[DATA TO PROCESS — start]

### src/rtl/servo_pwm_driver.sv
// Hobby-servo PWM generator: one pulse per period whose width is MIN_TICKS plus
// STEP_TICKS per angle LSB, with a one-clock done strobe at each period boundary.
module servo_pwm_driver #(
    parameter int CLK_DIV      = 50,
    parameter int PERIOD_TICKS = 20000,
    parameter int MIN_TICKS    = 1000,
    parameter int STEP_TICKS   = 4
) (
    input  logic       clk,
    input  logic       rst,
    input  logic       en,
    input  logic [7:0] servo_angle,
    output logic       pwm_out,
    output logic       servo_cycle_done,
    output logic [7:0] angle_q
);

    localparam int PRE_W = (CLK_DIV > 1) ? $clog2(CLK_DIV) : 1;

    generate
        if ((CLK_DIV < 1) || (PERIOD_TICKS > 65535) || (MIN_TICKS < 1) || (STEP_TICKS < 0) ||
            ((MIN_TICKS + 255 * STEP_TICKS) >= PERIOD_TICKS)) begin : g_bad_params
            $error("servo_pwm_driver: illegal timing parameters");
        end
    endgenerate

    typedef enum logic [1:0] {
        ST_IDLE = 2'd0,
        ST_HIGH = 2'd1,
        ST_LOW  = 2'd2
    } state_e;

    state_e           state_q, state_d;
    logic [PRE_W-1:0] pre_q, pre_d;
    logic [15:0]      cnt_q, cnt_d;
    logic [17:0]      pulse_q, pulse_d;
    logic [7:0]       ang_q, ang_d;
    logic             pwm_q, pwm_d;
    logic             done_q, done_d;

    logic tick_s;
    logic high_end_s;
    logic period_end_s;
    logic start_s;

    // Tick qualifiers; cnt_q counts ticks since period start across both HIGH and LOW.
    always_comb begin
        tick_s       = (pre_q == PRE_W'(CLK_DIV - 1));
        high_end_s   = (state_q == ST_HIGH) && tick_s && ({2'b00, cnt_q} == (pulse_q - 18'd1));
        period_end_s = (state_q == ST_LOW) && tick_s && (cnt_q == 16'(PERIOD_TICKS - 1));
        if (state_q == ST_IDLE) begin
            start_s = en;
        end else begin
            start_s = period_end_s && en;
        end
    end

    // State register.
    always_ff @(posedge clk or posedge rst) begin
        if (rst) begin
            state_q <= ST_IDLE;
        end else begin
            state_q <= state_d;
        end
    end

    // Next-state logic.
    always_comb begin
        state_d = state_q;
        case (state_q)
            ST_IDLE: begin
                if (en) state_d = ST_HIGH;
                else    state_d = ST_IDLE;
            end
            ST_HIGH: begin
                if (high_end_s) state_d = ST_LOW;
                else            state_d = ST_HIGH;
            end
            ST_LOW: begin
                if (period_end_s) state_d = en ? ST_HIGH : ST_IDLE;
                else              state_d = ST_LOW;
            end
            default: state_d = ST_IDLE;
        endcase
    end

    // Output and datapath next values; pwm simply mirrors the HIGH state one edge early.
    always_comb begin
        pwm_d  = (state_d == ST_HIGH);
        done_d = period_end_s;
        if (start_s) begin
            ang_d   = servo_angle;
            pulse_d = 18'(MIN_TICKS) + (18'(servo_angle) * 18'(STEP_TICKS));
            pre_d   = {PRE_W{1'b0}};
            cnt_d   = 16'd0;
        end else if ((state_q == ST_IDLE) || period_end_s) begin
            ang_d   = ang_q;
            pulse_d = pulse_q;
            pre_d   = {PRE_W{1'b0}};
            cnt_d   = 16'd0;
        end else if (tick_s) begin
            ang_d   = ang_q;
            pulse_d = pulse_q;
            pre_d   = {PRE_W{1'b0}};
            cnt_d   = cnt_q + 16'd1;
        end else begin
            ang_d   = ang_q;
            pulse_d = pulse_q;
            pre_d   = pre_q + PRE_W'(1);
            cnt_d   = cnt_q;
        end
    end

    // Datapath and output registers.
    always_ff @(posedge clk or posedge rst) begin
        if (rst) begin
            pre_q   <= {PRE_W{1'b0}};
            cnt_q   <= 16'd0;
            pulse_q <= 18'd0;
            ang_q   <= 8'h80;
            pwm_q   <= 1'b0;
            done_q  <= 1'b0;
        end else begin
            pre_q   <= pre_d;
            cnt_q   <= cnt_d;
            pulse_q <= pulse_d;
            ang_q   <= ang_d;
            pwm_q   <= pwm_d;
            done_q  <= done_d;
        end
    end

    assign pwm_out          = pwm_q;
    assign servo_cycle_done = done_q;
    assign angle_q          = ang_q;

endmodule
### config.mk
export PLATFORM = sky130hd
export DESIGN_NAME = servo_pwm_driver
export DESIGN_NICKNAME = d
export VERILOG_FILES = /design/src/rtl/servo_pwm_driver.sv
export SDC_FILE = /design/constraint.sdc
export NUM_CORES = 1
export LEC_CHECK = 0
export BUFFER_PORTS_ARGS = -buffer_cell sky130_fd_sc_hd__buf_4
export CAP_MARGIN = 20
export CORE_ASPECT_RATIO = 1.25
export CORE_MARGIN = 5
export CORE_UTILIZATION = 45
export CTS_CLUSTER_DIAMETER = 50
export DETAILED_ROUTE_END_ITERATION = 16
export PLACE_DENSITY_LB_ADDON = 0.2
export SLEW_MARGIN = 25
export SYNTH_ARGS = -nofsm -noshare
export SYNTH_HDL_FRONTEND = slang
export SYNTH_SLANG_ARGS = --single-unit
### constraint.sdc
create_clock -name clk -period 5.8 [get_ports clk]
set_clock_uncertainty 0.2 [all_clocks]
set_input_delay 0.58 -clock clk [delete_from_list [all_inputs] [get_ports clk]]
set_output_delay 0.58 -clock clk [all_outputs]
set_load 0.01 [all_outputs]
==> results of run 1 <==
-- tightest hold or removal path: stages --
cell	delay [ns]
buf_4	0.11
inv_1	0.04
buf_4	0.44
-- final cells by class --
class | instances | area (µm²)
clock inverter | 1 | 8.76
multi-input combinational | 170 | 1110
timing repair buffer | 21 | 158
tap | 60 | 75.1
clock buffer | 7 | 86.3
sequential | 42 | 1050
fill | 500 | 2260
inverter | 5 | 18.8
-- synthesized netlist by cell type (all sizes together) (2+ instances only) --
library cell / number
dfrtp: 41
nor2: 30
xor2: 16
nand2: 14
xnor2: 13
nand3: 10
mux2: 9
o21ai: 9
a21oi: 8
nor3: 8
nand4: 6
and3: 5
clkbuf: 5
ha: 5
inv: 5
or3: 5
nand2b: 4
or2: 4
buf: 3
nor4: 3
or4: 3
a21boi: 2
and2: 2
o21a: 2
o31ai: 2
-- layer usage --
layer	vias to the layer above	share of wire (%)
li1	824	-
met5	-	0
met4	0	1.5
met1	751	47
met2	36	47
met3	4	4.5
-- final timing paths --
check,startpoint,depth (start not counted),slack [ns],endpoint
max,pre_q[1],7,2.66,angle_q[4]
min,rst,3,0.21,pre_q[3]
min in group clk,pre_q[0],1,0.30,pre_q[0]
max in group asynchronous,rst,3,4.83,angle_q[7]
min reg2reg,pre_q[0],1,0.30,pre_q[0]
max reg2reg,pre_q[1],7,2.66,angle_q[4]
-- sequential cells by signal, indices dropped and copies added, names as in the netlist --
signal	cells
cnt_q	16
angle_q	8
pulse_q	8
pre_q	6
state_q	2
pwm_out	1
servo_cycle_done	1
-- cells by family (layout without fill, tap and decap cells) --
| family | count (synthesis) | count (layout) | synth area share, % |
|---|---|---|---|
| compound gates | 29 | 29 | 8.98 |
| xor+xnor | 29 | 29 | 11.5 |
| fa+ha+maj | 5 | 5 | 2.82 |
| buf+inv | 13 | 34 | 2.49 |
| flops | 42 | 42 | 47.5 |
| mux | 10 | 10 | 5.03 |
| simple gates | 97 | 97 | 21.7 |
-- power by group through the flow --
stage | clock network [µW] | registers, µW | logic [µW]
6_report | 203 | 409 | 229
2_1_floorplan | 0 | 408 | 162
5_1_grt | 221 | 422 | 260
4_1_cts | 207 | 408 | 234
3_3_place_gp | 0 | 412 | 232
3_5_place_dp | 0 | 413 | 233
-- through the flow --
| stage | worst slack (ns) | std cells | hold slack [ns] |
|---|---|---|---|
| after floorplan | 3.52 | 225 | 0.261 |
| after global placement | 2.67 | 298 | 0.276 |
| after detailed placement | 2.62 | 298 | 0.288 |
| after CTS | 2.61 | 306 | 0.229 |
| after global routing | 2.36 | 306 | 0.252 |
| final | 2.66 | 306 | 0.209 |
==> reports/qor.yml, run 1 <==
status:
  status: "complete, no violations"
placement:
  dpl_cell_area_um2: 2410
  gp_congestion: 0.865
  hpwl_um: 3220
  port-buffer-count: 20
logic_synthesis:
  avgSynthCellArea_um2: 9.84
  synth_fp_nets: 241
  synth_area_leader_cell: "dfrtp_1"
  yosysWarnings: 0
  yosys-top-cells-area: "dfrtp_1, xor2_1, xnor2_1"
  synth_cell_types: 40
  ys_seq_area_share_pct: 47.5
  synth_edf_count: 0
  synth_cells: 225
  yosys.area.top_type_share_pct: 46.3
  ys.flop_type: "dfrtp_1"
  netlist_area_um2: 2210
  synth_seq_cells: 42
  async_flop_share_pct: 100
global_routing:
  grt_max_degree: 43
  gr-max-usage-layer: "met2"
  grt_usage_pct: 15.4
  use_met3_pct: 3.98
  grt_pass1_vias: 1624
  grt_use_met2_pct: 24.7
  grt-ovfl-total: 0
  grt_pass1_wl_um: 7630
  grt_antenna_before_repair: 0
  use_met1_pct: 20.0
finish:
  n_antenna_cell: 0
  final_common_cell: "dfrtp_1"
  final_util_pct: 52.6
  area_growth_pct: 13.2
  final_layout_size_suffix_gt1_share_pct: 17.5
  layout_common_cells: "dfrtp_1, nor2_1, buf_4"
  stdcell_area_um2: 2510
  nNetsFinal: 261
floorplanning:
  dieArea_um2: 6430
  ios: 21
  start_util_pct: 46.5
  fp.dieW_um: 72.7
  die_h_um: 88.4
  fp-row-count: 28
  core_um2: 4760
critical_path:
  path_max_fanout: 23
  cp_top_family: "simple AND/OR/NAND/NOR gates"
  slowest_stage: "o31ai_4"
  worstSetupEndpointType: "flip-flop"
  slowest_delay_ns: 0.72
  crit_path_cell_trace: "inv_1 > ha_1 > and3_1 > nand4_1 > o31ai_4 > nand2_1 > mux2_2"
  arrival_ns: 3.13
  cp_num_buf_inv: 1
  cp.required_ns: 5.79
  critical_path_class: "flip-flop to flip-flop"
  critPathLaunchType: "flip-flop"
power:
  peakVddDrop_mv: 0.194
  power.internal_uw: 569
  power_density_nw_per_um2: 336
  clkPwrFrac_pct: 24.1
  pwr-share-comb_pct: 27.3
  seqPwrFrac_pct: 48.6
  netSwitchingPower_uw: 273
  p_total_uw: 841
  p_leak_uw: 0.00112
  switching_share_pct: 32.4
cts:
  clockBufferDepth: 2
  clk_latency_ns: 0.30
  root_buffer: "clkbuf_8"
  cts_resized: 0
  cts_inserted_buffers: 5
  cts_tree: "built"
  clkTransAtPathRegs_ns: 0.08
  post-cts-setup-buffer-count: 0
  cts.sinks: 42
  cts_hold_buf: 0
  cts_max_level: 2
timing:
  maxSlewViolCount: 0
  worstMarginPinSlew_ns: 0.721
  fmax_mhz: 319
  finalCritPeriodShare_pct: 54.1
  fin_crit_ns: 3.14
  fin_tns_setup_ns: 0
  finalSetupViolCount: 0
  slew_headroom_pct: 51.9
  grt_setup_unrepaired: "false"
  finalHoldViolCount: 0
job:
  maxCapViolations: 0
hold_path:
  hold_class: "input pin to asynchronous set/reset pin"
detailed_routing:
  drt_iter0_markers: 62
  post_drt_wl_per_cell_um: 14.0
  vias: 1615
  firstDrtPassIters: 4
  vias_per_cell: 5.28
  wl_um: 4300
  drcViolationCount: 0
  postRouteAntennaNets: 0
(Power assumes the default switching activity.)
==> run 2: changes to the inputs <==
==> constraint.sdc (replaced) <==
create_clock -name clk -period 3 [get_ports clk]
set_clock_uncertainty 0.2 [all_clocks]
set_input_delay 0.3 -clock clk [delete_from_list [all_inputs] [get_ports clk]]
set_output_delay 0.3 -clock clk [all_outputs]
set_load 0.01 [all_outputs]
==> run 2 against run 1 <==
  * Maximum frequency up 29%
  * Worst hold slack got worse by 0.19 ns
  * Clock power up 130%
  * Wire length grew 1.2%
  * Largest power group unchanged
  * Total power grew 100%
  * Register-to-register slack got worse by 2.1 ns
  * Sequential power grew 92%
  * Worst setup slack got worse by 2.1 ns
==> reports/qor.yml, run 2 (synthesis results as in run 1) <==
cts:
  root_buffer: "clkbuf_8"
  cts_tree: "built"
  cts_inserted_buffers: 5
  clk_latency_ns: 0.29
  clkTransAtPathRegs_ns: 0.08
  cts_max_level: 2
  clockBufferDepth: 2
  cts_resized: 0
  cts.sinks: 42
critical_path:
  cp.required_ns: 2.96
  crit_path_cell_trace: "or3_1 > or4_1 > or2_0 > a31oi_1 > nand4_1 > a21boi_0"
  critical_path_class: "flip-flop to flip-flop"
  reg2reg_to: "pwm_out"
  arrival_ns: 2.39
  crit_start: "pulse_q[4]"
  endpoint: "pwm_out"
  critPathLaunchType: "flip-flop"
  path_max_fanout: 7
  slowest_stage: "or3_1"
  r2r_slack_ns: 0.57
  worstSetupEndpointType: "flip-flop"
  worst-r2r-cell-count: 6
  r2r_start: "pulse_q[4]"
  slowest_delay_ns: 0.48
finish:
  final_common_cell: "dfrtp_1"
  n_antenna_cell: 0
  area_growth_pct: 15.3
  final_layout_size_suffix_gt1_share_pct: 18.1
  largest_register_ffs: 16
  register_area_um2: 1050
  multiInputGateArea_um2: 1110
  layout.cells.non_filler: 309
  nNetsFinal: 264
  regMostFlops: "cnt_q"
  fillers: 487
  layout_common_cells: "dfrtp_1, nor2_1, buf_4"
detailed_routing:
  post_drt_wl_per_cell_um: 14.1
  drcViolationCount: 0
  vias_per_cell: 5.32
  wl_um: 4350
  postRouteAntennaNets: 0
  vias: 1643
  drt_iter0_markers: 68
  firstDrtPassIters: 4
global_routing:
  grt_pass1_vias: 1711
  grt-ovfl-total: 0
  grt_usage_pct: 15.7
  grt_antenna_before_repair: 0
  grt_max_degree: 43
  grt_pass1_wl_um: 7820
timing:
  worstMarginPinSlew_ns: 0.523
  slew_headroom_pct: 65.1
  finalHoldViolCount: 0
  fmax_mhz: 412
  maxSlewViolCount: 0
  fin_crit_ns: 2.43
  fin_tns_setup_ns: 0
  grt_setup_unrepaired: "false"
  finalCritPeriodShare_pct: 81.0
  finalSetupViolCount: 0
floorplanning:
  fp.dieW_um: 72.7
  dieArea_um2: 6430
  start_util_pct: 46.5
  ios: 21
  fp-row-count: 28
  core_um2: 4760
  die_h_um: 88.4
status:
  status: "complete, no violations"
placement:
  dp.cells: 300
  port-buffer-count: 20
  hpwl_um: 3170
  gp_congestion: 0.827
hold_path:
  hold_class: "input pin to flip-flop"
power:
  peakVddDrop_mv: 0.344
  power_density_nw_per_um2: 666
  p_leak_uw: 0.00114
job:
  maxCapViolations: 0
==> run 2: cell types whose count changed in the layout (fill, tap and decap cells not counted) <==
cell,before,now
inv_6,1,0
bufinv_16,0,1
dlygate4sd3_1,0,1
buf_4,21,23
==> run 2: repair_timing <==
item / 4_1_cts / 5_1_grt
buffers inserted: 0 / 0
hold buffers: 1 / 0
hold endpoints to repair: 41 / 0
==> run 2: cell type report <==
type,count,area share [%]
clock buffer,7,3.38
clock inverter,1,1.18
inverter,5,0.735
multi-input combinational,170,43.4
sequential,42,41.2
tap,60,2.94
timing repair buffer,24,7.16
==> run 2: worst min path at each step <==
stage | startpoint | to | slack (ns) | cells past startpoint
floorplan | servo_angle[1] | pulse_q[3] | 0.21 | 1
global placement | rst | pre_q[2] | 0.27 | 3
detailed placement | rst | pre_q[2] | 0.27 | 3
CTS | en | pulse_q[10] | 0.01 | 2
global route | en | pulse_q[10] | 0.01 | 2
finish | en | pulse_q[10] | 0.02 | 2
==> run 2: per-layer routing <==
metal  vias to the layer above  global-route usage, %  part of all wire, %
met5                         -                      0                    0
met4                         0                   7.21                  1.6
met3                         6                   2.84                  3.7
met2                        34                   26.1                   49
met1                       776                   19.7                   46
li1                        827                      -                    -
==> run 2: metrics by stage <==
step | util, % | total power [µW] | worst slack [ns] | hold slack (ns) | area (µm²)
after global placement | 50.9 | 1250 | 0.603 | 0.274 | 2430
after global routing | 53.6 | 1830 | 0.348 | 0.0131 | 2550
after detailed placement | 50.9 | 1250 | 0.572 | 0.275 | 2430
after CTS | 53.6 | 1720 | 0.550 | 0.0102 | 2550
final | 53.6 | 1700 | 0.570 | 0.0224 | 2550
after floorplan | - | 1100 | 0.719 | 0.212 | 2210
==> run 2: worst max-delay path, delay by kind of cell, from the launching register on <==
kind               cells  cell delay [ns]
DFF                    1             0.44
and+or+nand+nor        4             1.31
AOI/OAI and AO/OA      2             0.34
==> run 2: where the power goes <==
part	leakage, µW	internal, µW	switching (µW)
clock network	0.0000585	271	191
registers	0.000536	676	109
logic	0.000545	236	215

[DATA TO PROCESS — finish]

**WHAT TO WORK ON:**
Would you copy every line of the entries in which "counted" appears?

**TASK ANSWER:**
check,startpoint,depth (start not counted),slack [ns],endpoint
==> run 2: cell types whose count changed in the layout (fill, tap and decap cells not counted) <==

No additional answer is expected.